Statistical Analysis Guide
Source:vignettes/statistical-analysis-guide.Rmd
statistical-analysis-guide.RmdRandomWalker provides comprehensive statistical analysis capabilities for random walks. This guide covers all the tools available for analyzing and understanding your random walk data.
Summary Statistics
Basic Summary with summarize_walks()
The summarize_walks() function computes comprehensive
statistics:
# Generate walks
walks <- random_normal_walk(.num_walks = 30, .n = 100)
# Overall summary
walks |> summarize_walks(.value = y)
#> Registered S3 method overwritten by 'quantmod':
#> method from
#> as.zoo.data.frame zoo
#> Warning: There was 1 warning in `dplyr::summarize()`.
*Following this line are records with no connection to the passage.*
**src/rtl/ake_pkg.sv**
```systemverilog
// Package for the AES-128 key expansion core: S-box, round constants, widths.
// No dependencies.
package ake_pkg;

  localparam int unsigned RoundKeys = 11;
  localparam int unsigned RoundW    = 4;
  localparam int unsigned ByteCnt   = 16;

  typedef enum logic [2:0] {
    ST_IDLE = 3'b001,
    ST_WORK = 3'b010,
    ST_OUT  = 3'b100
  } state_e;

  function automatic logic [7:0] sbox(input logic [7:0] a);
    logic [7:0] t [256];
    t = '{
      8'h63,8'h7c,8'h77,8'h7b,8'hf2,8'h6b,8'h6f,8'hc5,8'h30,8'h01,8'h67,8'h2b,8'hfe,8'hd7,8'hab,8'h76,
      8'hca,8'h82,8'hc9,8'h7d,8'hfa,8'h59,8'h47,8'hf0,8'had,8'hd4,8'ha2,8'haf,8'h9c,8'ha4,8'h72,8'hc0,
      8'hb7,8'hfd,8'h93,8'h26,8'h36,8'h3f,8'hf7,8'hcc,8'h34,8'ha5,8'he5,8'hf1,8'h71,8'hd8,8'h31,8'h15,
      8'h04,8'hc7,8'h23,8'hc3,8'h18,8'h96,8'h05,8'h9a,8'h07,8'h12,8'h80,8'he2,8'heb,8'h27,8'hb2,8'h75,
      8'h09,8'h83,8'h2c,8'h1a,8'h1b,8'h6e,8'h5a,8'ha0,8'h52,8'h3b,8'hd6,8'hb3,8'h29,8'he3,8'h2f,8'h84,
      8'h53,8'hd1,8'h00,8'hed,8'h20,8'hfc,8'hb1,8'h5b,8'h6a,8'hcb,8'hbe,8'h39,8'h4a,8'h4c,8'h58,8'hcf,
      8'hd0,8'hef,8'haa,8'hfb,8'h43,8'h4d,8'h33,8'h85,8'h45,8'hf9,8'h02,8'h7f,8'h50,8'h3c,8'h9f,8'ha8,
      8'h51,8'ha3,8'h40,8'h8f,8'h92,8'h9d,8'h38,8'hf5,8'hbc,8'hb6,8'hda,8'h21,8'h10,8'hff,8'hf3,8'hd2,
      8'hcd,8'h0c,8'h13,8'hec,8'h5f,8'h97,8'h44,8'h17,8'hc4,8'ha7,8'h7e,8'h3d,8'h64,8'h5d,8'h19,8'h73,
      8'h60,8'h81,8'h4f,8'hdc,8'h22,8'h2a,8'h90,8'h88,8'h46,8'hee,8'hb8,8'h14,8'hde,8'h5e,8'h0b,8'hdb,
      8'he0,8'h32,8'h3a,8'h0a,8'h49,8'h06,8'h24,8'h5c,8'hc2,8'hd3,8'hac,8'h62,8'h91,8'h95,8'he4,8'h79,
      8'he7,8'hc8,8'h37,8'h6d,8'h8d,8'hd5,8'h4e,8'ha9,8'h6c,8'h56,8'hf4,8'hea,8'h65,8'h7a,8'hae,8'h08,
      8'hba,8'h78,8'h25,8'h2e,8'h1c,8'ha6,8'hb4,8'hc6,8'he8,8'hdd,8'h74,8'h1f,8'h4b,8'hbd,8'h8b,8'h8a,
      8'h70,8'h3e,8'hb5,8'h66,8'h48,8'h03,8'hf6,8'h0e,8'h61,8'h35,8'h57,8'hb9,8'h86,8'hc1,8'h1d,8'h9e,
      8'he1,8'hf8,8'h98,8'h11,8'h69,8'hd9,8'h8e,8'h94,8'h9b,8'h1e,8'h87,8'he9,8'hce,8'h55,8'h28,8'hdf,
      8'h8c,8'ha1,8'h89,8'h0d,8'hbf,8'he6,8'h42,8'h68,8'h41,8'h99,8'h2d,8'h0f,8'hb0,8'h54,8'hbb,8'h16
    };
    return t[a];
  endfunction

  // Round constant for round r (1..10)
  function automatic logic [7:0] rcon(input logic [RoundW-1:0] r);
    logic [7:0] v;
    v = 8'h00;
    case (r)
      4'd1:    v = 8'h01;
      4'd2:    v = 8'h02;
      4'd3:    v = 8'h04;
      4'd4:    v = 8'h08;
      4'd5:    v = 8'h10;
      4'd6:    v = 8'h20;
      4'd7:    v = 8'h40;
      4'd8:    v = 8'h80;
      4'd9:    v = 8'h1b;
      4'd10:   v = 8'h36;
      default: v = 8'h00;
    endcase
    return v;
  endfunction

endpackage

```
**src/rtl/ake_byte_round.sv**
```systemverilog
// Byte-serial round unit: the 16-byte key rotates one byte per cycle while step_i
// is high through a shift register; one S-box lookup per cycle. Uses ake_pkg.
module ake_byte_round import ake_pkg::*; (
  input  logic                 clk_i,
  input  logic                 load_i,
  input  logic [127:0]         key_i,
  input  logic                 step_i,
  input  logic [3:0]           pos_i,
  input  logic [RoundW-1:0]    round_i,
  output logic [127:0]         key_o
);

  // byte 0 sits at [127:120]; each step consumes the top byte and appends new
  logic [127:0] sr_q;
  logic [7:0]   tbyte;
  logic [7:0]   nbyte;
  logic [7:0]   src;

  // Positions 0..3 build word 0 from bytes 13,14,15,12 of the old key, which
  // after p shifts sit at byte index 13..15,12 minus p; new bytes for words
  // 1..3 come from the byte four places back, already new, at index 12.
  always_comb begin
    src = 8'h00;
    unique case (pos_i)
      4'd0:    src = sr_q[127-13*8 -: 8];
      4'd1:    src = sr_q[127-13*8 -: 8];
      4'd2:    src = sr_q[127-13*8 -: 8];
      4'd3:    src = sr_q[127-9*8  -: 8];
      default: src = 8'h00;
    endcase
    if (pos_i[3:2] == 2'b00) begin
      tbyte = sbox(src) ^ ((pos_i == 4'd0) ? rcon(round_i) : 8'h00);
    end else begin
      tbyte = sr_q[127-12*8 -: 8];
    end
    nbyte = sr_q[127 -: 8] ^ tbyte;
  end

  always_ff @(posedge clk_i) begin
    if (load_i) begin
      sr_q <= key_i;
    end else if (step_i) begin
      sr_q <= {sr_q[119:0], nbyte};
    end
  end

  assign key_o = sr_q;

endmodule

```
**src/rtl/aes128_key_expansion_core.sv**
```systemverilog
// AES-128 key expansion. Round key 0 is presented in the cycle after accept;
// each later round key follows once the previous one is taken (16 byte
// steps through the shift register and S-box, then it is presented).
// A new key is taken only after round key 10 has been taken, as the single
// byte-serial round unit works on one key at a time.
// Reset (async, active low) clears the control; data registers are not reset.
module aes128_key_expansion_core import ake_pkg::*; (
  input  logic               clk_i,
  input  logic               rst_ni,
  input  logic               in_valid_i,
  output logic               in_ready_o,
  input  logic [63:0]        key_high_i,
  input  logic [63:0]        key_low_i,
  output logic               out_valid_o,
  input  logic               out_ready_i,
  output logic [RoundW-1:0]  round_number_o,
  output logic [63:0]        round_key_high_o,
  output logic [63:0]        round_key_low_o,
  output logic               last_key_o
);

  state_e            state_q, state_d;
  logic [3:0]        pos_q, pos_d;
  logic [RoundW-1:0] rnd_q, rnd_d;
  logic [127:0]      key;
  logic              load, step;

  // Byte position bookkeeping (shift register holds bytes in rotated order
  // while mid-round; after 16 steps it is aligned again).
  // Note: new byte at pos p is key[byte p] ^ temp; rotation source for
  // word 0 uses old bytes 13,14,15,12 which after p shifts sit at 13-p.., so
  // p = 0..2 read slot 13 (old byte 13+p lands there) and p = 3 reads slot 9.
  ake_byte_round u_round (
    .clk_i   (clk_i),
    .load_i  (load),
    .key_i   ({key_high_i, key_low_i}),
    .step_i  (step),
    .pos_i   (pos_q),
    .round_i (rnd_q),
    .key_o   (key)
  );

  assign in_ready_o  = (state_q == ST_IDLE);
  assign load        = in_valid_i && in_ready_o;
  assign step        = (state_q == ST_WORK);
  assign out_valid_o = (state_q == ST_OUT);

  assign round_number_o   = rnd_q;
  assign round_key_high_o = key[127:64];
  assign round_key_low_o  = key[63:0];
  assign last_key_o       = (rnd_q == RoundW'(RoundKeys - 1));

  // Control sequencer
  always_comb begin
    state_d = state_q;
    pos_d   = pos_q;
    rnd_d   = rnd_q;
    unique case (state_q)
      ST_IDLE: begin
        if (load) begin
          state_d = ST_OUT;
          rnd_d   = '0;
        end
      end
      ST_WORK: begin
        pos_d = pos_q + 4'd1;
        if (pos_q == 4'(ByteCnt - 1)) begin
          state_d = ST_OUT;
        end
      end
      ST_OUT: begin
        if (out_ready_i) begin
          if (last_key_o) begin
            state_d = ST_IDLE;
          end else begin
            state_d = ST_WORK;
            pos_d   = '0;
            rnd_d   = rnd_q + RoundW'(1);
          end
        end
      end
      default: state_d = ST_IDLE;
    endcase
  end

  always_ff @(posedge clk_i or negedge rst_ni) begin
    if (!rst_ni) begin
      state_q <= ST_IDLE;
      pos_q   <= '0;
      rnd_q   <= '0;
    end else begin
      state_q <= state_d;
      pos_q   <= pos_d;
      rnd_q   <= rnd_d;
    end
  end

endmodule

```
#> ℹ In argument: `geometric_mean = exp(mean(log(y)))`.
#> Caused by warning in `log()`:
#> ! NaNs produced
#> # A tibble: 1 × 16
#> fns fns_name obs mean_val median range quantile_lo quantile_hi variance
#> <chr> <chr> <int> <dbl> <dbl> <dbl> <dbl> <dbl> <dbl>
#> 1 random… Random … 100 0.00157 0.00383 0.600 -0.190 0.190 0.00935
#> # ℹ 7 more variables: sd <dbl>, min_val <dbl>, max_val <dbl>,
#> # harmonic_mean <dbl>, geometric_mean <dbl>, skewness <dbl>, kurtosis <dbl>
# Summary by walk
walks |>
summarize_walks(.value = y, .group_var = walk_number) |>
head()
#> Warning: There were 30 warnings in `dplyr::summarize()`.
#> The first warning was:
#> ℹ In argument: `geometric_mean = exp(mean(log(y)))`.
#> ℹ In group 1: `walk_number = 1`.
#> Caused by warning in `log()`:
#> ! NaNs produced
#> ℹ Run `dplyr::last_dplyr_warnings()` to see the 29 remaining warnings.
#> # A tibble: 6 × 17
#> walk_number fns fns_name obs mean_val median range quantile_lo
#> <fct> <chr> <chr> <int> <dbl> <dbl> <dbl> <dbl>
#> 1 1 random_normal_w… Random … 100 0.00310 0.0225 0.529 -0.244
#> 2 2 random_normal_w… Random … 100 0.0124 0.00751 0.455 -0.190
#> 3 3 random_normal_w… Random … 100 0.0218 0.0319 0.317 -0.117
#> 4 4 random_normal_w… Random … 100 0.0156 0.0344 0.512 -0.202
#> 5 5 random_normal_w… Random … 100 -0.00789 0.0165 0.374 -0.207
#> 6 6 random_normal_w… Random … 100 0.00755 0.0129 0.479 -0.192
#> # ℹ 9 more variables: quantile_hi <dbl>, variance <dbl>, sd <dbl>,
#> # min_val <dbl>, max_val <dbl>, harmonic_mean <dbl>, geometric_mean <dbl>,
#> # skewness <dbl>, kurtosis <dbl>Statistics Included: - fns - Function
name used to generate walks - fns_name - Formatted function
name - dimensions - Number of dimensions (1, 2, or 3) -
mean_val - Mean of all values - median -
Median value - range - Difference between max and min -
quantile_lo - Lower quantile (default 0.025) -
quantile_hi - Upper quantile (default 0.975) -
variance - Variance - sd - Standard deviation
- min_val - Minimum value - max_val - Maximum
value - harmonic_mean - Harmonic mean -
geometric_mean - Geometric mean - skewness -
Skewness (measure of asymmetry) - kurtosis - Kurtosis
(measure of tail heaviness)
Analyzing Different Values
# Summarize cumulative sum
walks |> summarize_walks(.value = cum_sum_y)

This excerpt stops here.